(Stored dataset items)
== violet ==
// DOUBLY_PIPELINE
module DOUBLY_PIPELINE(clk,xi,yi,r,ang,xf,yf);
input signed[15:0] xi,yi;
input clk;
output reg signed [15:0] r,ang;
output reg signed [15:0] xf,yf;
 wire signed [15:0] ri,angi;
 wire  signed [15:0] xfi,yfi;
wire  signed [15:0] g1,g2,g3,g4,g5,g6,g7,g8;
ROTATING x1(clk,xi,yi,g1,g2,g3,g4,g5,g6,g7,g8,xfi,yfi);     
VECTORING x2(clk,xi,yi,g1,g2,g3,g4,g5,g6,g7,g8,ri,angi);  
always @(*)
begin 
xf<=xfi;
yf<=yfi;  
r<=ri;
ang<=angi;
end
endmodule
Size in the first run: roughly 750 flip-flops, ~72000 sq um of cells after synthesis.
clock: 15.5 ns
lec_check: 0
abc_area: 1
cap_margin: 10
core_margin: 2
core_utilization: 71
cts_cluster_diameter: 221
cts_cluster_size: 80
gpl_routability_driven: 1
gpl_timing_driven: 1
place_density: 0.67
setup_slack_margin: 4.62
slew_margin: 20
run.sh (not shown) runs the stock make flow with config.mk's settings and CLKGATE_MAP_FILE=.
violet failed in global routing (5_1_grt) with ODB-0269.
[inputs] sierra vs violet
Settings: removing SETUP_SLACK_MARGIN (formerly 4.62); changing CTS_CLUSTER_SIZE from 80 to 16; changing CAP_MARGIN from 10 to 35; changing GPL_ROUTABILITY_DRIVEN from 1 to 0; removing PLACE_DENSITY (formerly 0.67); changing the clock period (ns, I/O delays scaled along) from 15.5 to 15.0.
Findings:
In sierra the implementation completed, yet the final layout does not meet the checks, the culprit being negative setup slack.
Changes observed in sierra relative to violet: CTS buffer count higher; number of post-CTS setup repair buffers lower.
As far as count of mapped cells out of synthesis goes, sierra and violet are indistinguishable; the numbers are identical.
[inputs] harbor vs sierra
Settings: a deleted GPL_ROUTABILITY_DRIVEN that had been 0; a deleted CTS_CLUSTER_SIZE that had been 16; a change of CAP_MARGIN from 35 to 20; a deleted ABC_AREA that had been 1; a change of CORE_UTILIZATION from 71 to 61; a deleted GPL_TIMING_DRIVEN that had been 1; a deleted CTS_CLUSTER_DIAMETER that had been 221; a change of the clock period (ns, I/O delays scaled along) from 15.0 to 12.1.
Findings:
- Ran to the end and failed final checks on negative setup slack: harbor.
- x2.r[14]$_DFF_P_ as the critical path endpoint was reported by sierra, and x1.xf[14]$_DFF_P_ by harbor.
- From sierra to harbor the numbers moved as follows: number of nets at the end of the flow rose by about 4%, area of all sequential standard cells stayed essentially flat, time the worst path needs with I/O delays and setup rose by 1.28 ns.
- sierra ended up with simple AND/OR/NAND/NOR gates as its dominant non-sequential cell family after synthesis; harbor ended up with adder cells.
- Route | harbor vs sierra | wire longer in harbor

*Task*: Transcribe each line of the data above, unaltered, from the one where "clock: 15.5 ns" appears to the one where "[inputs] sierra vs violet" appears, inclusive of both.

*Result of this exercise*:
clock: 15.5 ns
lec_check: 0
abc_area: 1
cap_margin: 10
core_margin: 2
core_utilization: 71
cts_cluster_diameter: 221
cts_cluster_size: 80
gpl_routability_driven: 1
gpl_timing_driven: 1
place_density: 0.67
setup_slack_margin: 4.62
slew_margin: 20
run.sh (not shown) runs the stock make flow with config.mk's settings and CLKGATE_MAP_FILE=.
violet failed in global routing (5_1_grt) with ODB-0269.
[inputs] sierra vs violet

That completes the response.